Everyone loves the MC5. Even if you couldn't name one of their songs, they would sound familiar when you heard them, if for no other reason than that they have been profoundly influential on rock 'n' roll music and culture, despite never having been as famous as they deserved.

Unlike most reunion tours, where wash-ups trot out their old hits--like "See? See?! I can still do it!"--the boys (okay, the men) from Detroit are very much living and operating in the present. Part of that means that this tour is really the DKT/MC5 tour (as in Michael Davis, Wayne Kramer, and Dennis Thompson), which also sort of makes it the MC3 tour. Technicalities inside, Kramer describes the endeavor as "a traveling repertoire group," set out to celebrate the music, not to recreate the past. "I'm not interested in being a museum piece," says Kramer. "I don't live in yesterday."

The vocals will be performed by Mark Arm and Evan Dando, who convinced the original members they could capture the same spirit that ruled the band back in the '60s and that continues to motivate their music. It's an attitude that Kramer says is more of a lifestyle. "It's really a methodology. We coined an expression: 'high energy.' You can make something from nothing, but you have to do it wholeheartedly--don't half-step."

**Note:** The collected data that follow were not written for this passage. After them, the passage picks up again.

$ cat config.mk
export PLATFORM = sky130hd
export DESIGN_NAME = phase_shed_ctrl
export DESIGN_NICKNAME = d
export VERILOG_FILES = /design/src/rtl/psc_pkg.sv /design/src/rtl/psc_strategy_latch.sv /design/src/rtl/psc_shed_plan.sv /design/src/rtl/phase_shed_ctrl.sv
export SDC_FILE = /design/constraint.sdc
export NUM_CORES = 1
export LEC_CHECK = 0
export ABC_AREA = 0
export BUFFER_PORTS_ARGS = -buffer_cell sky130_fd_sc_hd__buf_2
export CAP_MARGIN = 10
export CORE_MARGIN = 8
export CORE_UTILIZATION = 40
export DETAILED_ROUTE_END_ITERATION = 10
export PLACE_DENSITY = 0.76
export SETUP_SLACK_MARGIN = 0.15
export SYNTH_ARGS = -nofsm -noshare
export SYNTH_HDL_FRONTEND = slang
export SYNTH_SLANG_ARGS = --single-unit
export TNS_END_PERCENT = 20
$ cat constraint.sdc
create_clock -name clk -period 7.3 [get_ports clk]
set_input_delay 1.825 -clock clk [delete_from_list [all_inputs] [get_ports clk]]
set_output_delay 1.825 -clock clk [all_outputs]
set_load 0.01 [all_outputs]
$ cat src/rtl/psc_pkg.sv
package psc_pkg;
    typedef enum logic [1:0] {
        STRAT_KEEP  = 2'd0,
        STRAT_DROP1 = 2'd1,
        STRAT_DROP2 = 2'd2,
        STRAT_RSVD  = 2'd3
    } strat_e;
endpackage

$ cat src/rtl/psc_strategy_latch.sv
module psc_strategy_latch
    import psc_pkg::*;
(
    input  logic       clk,
    input  logic       rst_n,
    input  logic       pgood,
    input  logic       ss_done,
    input  logic [1:0] strap,
    output logic       latched,
    output strat_e     strat
);
    typedef struct packed {
        logic   latched;
        strat_e strat;
    } lat_t;

    lat_t st_d, st_q;

    always_comb begin
        st_d = st_q;
        if (!st_q.latched && pgood && ss_done) begin
            st_d.latched = 1'b1;
            st_d.strat   = (strap == STRAT_RSVD) ? STRAT_KEEP : strat_e'(strap);
        end
    end

    always_ff @(posedge clk) begin
        if (!rst_n) st_q <= '{latched: 1'b0, strat: STRAT_KEEP};
        else        st_q <= st_d;
    end

    assign latched = st_q.latched;
    assign strat   = st_q.strat;


    strat_stable_chk: assert property (@(posedge clk) disable iff (!rst_n)
        st_q.latched |=> (st_q.latched && $stable(st_q.strat)));
endmodule

$ cat src/rtl/psc_shed_plan.sv
module psc_shed_plan
    import psc_pkg::*;
#(
    parameter int CW = 3
) (
    input  logic [CW-1:0] cfg,
    input  logic          latched,
    input  strat_e        strat,
    input  logic          psave_n,
    output logic [CW-1:0] shed_tgt
);
    logic [CW-1:0] drop, flr, avail;

    always_comb begin
        case (strat)
            STRAT_DROP1: drop = CW'(1);
            STRAT_DROP2: drop = CW'(2);
            default:     drop = CW'(0);
        endcase
        flr   = (cfg == CW'(3)) ? CW'(1) : CW'(2);
        avail = (cfg > flr) ? cfg - flr : CW'(0);
        if (!latched || psave_n) shed_tgt = CW'(0);
        else                     shed_tgt = (drop < avail) ? drop : avail;
    end
endmodule

$ cat src/rtl/phase_shed_ctrl.sv
module phase_shed_ctrl
    import psc_pkg::*;
#(
    parameter int NPH = 4,
    parameter int CW  = $clog2(NPH + 1),
    parameter int DW  = 9
) (
    input  logic          clk,
    input  logic          rst_n,
    input  logic          psave_n,
    input  logic [CW-1:0] cfg_phases,
    input  logic [1:0]    strap_code,
    input  logic          pgood,
    input  logic          ss_done,
    input  logic          drv_en,
    input  logic          pwm_sync,
    output logic [NPH-1:0] phase_en,
    output logic [CW-1:0] active_cnt,
    output logic [DW-1:0] shift_deg,
    output logic          flag_pin,
    output logic          cfg_change
);
    localparam int FULL_TURN = 360;

    typedef struct packed {
        logic [CW-1:0] shed;
        logic          chg;
    } reg_t;

    reg_t          r_d, r_q;
    logic          latched;
    strat_e        strat;
    logic [CW-1:0] cfg_c, shed_tgt, active;
    logic [DW-1:0] step_tab [0:NPH];

    always_comb begin
        if (cfg_phases == '0)                cfg_c = CW'(1);
        else if (cfg_phases > CW'(NPH))      cfg_c = CW'(NPH);
        else                                 cfg_c = cfg_phases;
    end

    psc_strategy_latch u_latch (
        .clk     (clk),
        .rst_n   (rst_n),
        .pgood   (pgood),
        .ss_done (ss_done),
        .strap   (strap_code),
        .latched (latched),
        .strat   (strat)
    );

    psc_shed_plan #(.CW(CW)) u_plan (
        .cfg      (cfg_c),
        .latched  (latched),
        .strat    (strat),
        .psave_n  (psave_n),
        .shed_tgt (shed_tgt)
    );

    always_comb begin
        r_d     = r_q;
        r_d.chg = 1'b0;
        if (pwm_sync) begin
            r_d.shed = shed_tgt;
            r_d.chg  = (shed_tgt != r_q.shed);
        end
    end

    always_ff @(posedge clk) begin
        if (!rst_n) r_q <= '{shed: '0, chg: 1'b0};
        else        r_q <= r_d;
    end

    assign active = (cfg_c > r_q.shed) ? cfg_c - r_q.shed : CW'(1);

    for (genvar g = 0; g <= NPH; g++) begin : g_step
        if (g == 0) begin : g_zero
            assign step_tab[g] = DW'(FULL_TURN);
        end else begin : g_div
            assign step_tab[g] = DW'(FULL_TURN / g);
        end
    end

    for (genvar i = 0; i < NPH; i++) begin : g_mask
        assign phase_en[i] = (CW'(i) < active);
    end

    assign active_cnt = active;
    assign shift_deg  = step_tab[active];
    assign flag_pin   = psave_n & drv_en;
    assign cfg_change = r_q.chg;


    shed_hold_chk: assert property (@(posedge clk) disable iff (!rst_n)
        !pwm_sync |=> $stable(r_q.shed));

    restore_chk: assert property (@(posedge clk) disable iff (!rst_n)
        (psave_n && pwm_sync) |=> (active_cnt == cfg_c));

    chg_pulse_chk: assert property (@(posedge clk) disable iff (!rst_n)
        cfg_change |-> (r_q.shed != $past(r_q.shed)));

    floor_chk: assert property (@(posedge clk) disable iff (!rst_n)
        (cfg_c >= CW'(2) && cfg_c != CW'(3)) |-> (active_cnt >= CW'(2)));
endmodule

==> summary.md, run 1 <==
| Metric | Value |
|---|---|
| Status | `finished clean` |
| Top cell type's share of synthesized area | `20.7%` |
| Overflow left after global routing | `0` |
| Yosys cell types | `37` |
| Area contributors post-synth | `dfxtp_1, ha_1, buf_4` |
| Cell Area, Synth | `677 um^2` |
| Final Wtd Congestion | `0.752` |
| Via count | `649` |
| Leakage power | `0.000401 uW` |
| Final period utilization | `73.2%` |
| Post-DP HPWL | `1320 um` |
| Crit path launch type | `input port` |
| Top-count cell post-synth | `inv_1` |
| # rows | `15` |
| Worst setup EP type | `output port` |
| Chip Height | `57.1 um` |
| Core Area | `1650 um^2` |
| Max Cap Viol | `0` |
| R2R setup slack | `5.48 ns` |
| Commonest cells in the synthesized netlist | `inv_1, dfxtp_1, nand2_1` |
| Hold Fails Final Rpt | `0` |
| Avg Cell Area, Syn | `8.16 um^2` |
| Sink Count | `7` |
| Initial antenna violation count | `0` |
| Number of global-route vias before repair | `687` |
| Clk Latency, worst-skew pair | `0.24 ns` |
| Nets | `129` |
| Final worst slack | `1.96 ns` |
| Hold EP | `r_q[3]$_SDFFE_PN0P_` |
| First-pass GRT wire length | `2680 um` |
| Yosys reg bits | `7` |
| Max stage delay on crit path | `0.33 ns` |
| Worst vdd ir | `0.0796 mV` |
| Crit Path Max Fanout | `4` |
| GRT Total Usage | `9.49%` |
| Design area | `827 um^2` |
| Worst Hold Depth | `2` |
| IO buf count | `28` |
| Post-synthesis sequential area ratio | `20.7%` |
| Post-route setup TNS | `0 ns` |
| Cts bufs inserted | `3` |
| Post-CTS resize count | `0` |
| Root Buffer | `clkbuf_4` |
| Antenna cells | `0` |
| Share of cells above drive strength 1 | `33.6%` |
| Final Critical Period | `5.34 ns` |
| Number of synthesized flops with an enable pin | `0` |
| Vias per inst | `5.11` |
| Area leader, netlist | `dfxtp_1` |
| Reg-to-Reg End | `cfg_change$_SDFF_PN0_` |
| Setup Buffers After CTS | `0` |
| YS warnings | `0` |
| Area grow syn2layout | `22.2%` |
| Worst path cell trace | `buf_2 > nor2b_4 > ha_1 > nor2b_1 > o21ai_1 > a32oi_1 > nand2_1 > or3_1 > buf_2` |
| Post-Syn Instances | `83` |
| HP Class | `flop to flop` |
| Largest net degree at the start of global routing | `8` |
| Clk buf depth | `2` |
| H-tree Lvls | `1` |
| Hold path start | `r_q[3]$_SDFFE_PN0P_` |
| Detailed Route WL | `1510 um` |
| Setup CP Type | `input port to output port` |
| Die outline area | `3260 um^2` |
| Setup WS pre-CTS | `1.97 ns` |
| Clock Skews | `0.00294 ns` |
| TritonCTS clock tree | `yes` |
| Clk slew on worst S/H paths | `0.05 ns` |
| Drt pass-1 iters | `4` |
| Unrepaired setup endpoints after global routing | `false` |
| Most common flop cell mapped by yosys | `dfxtp_1` |
| CP bufs+invs | `2` |
| Post-synthesis net count | `101` |
| DR WL/cell | `11.9 um` |
| R2r startpoint | `u_latch.strat[0]$_SDFFE_PN0P_` |
| Power per cell area | `133 nW/um^2` |
| Hold Buf Count CTS | `0` |
| Drt initial violations | `8` |
| Antenna Violating Nets Remaining | `0` |
| Initial Util | `41.0%` |
| Asr flop ratio synth | `0%` |
| Slowest cell on the critical path | `or3_1` |
| Io pins | `30` |
| Fin. max-slew vios | `0` |
| Placed Area | `801 um^2` |
| Largest delay share family, worst path | `simple AND/OR/NAND/NOR gates` |
| R2r worst-path depth | `6` |
| Die width | `57.1 um` |
| Critical path required time | `5.48 ns` |
| Worst Path Arrival | `3.52 ns` |
| # setup viols final | `0` |
| Most used cell, CP | `buf_2` |
| Max Fclk | `187 MHz` |
| Residual DRC count | `0` |
sequential cells by signal, indices dropped and copies added, names as in the netlist:
name             count
r_q                  3
cfg_change           1
u_latch.latched      1
u_latch.strat        2
routing by layer:
| layer | vias up | GRT usage, % | wire length (um) |
|---|---|---|---|
| met2 | 28 | 16.7 | 718 |
| met3 | 0 | 3.77 | 152 |
| li1 | 330 | - | - |
| met5 | - | 0 | 0 |
| met1 | 291 | 9.58 | 636 |
| met4 | 0 | 4.03 | 0 |
power breakdown:
part	total, uW	switching, uW	internal (uW)
sequential	39.7	0.611	39.1
combinational	36.1	20.2	15.9
clock	34.3	13.5	20.8
area by class of cell:
| class | instances | area (um^2) |
|---|---|---|
| Sequential cell | 7 | 140 |
| Timing Repair Buffer | 28 | 140 |
| Fill cell | 170 | 825 |
| Clock buffer | 4 | 26.3 |
| Tap cell | 17 | 21.3 |
| Multi-Input combinational cell | 60 | 458 |
| Inverter | 11 | 41.3 |
cell usage in the layout, fill, tap and decap left out:
cell / n
or2b_1: 1
inv_1: 10
mux2i_1: 1
a32oi_1: 1
inv_2: 1
nand3_1: 1
a21oi_1: 3
nor3b_1: 3
or2b_2: 1
nor2b_1: 4
nor3_1: 1
buf_2: 28
xor2_1: 1
o21ai_1: 1
a21o_2: 1
xnor2_1: 2
nand3b_1: 3
nor2_1: 4
or2_1: 1
a31oi_1: 1
clkbuf_1: 1
o311ai_4: 1
conb_1: 1
nand2_1: 6
nand2b_1: 3
ha_1: 5
o21a_1: 1
a32o_1: 1
and2_1: 2
o21ai_0: 2
fa_1: 1
clkbuf_4: 3
or3_1: 2
a221oi_1: 1
dfxtp_1: 7
o21bai_1: 1
nor2b_4: 1
a2111oi_2: 1
a41oi_1: 1
tightest hold or removal path, stage by stage (launching register included):
cell	delay, ns
dfxtp_1	0.29
inv_1	0.09
nor3b_1	0.06
how the worst max path moves through the flow:
stage | from | endpoint | slack (ns) | cells past startpoint
floorplan | cfg_phases[0] | shift_deg[6] | 2.06 | 7
global placement | cfg_phases[1] | shift_deg[6] | 1.99 | 9
detailed placement | cfg_phases[2] | shift_deg[6] | 1.97 | 7
CTS | cfg_phases[2] | shift_deg[6] | 1.97 | 7
global route | cfg_phases[1] | shift_deg[6] | 1.76 | 9
finish | cfg_phases[1] | shift_deg[6] | 1.96 | 9
logic make-up after synthesis:
| kind of cell | after synthesis | synth area share [%] |
|---|---|---|
| AND/OR/NAND/NOR | 33 | 29.2 |
| buffers and inverters | 16 | 11.6 |
| AO/OA/AOI/OAI | 16 | 20.3 |
| flip-flops | 7 | 20.7 |
| XOR/XNOR | 3 | 3.88 |
| other | 1 | 0.554 |
| multiplexers | 1 | 1.48 |
| adder cells (fa/ha/maj) | 6 | 12.2 |
metrics by stage:
stage          utilization (%)  total power, uW  hold WS (ns)  instances
6_report                  50.1              110         0.484        127
3_5_place_dp              48.5             76.9         0.484        123
3_3_place_gp              48.5             75.6         0.489        123
2_1_floorplan                -             64.9         0.441         83
5_1_grt                   50.1              118         0.532        127
4_1_cts                   50.1              112         0.491        127
Note: power is estimated with default switching activity, not from simulation.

In preparing for the tour, which consists of all the old songs, including ones that went unrecorded, they had to relearn them "for now." "We're much better musicians now," says Kramer. "I've learned a lot of songs over the past 30 years!" Still, he says they are still true to the full-throttle spirit of the songs, and is amazed to realize how important their music has been to so many people. And really, it's the energy that drives them as artists that holds the key to their lasting appeal. It's a spirit of vitality and evolution that can't be contained. Your best bet, according to Kramer, is to just "grab a kiss as it passes by."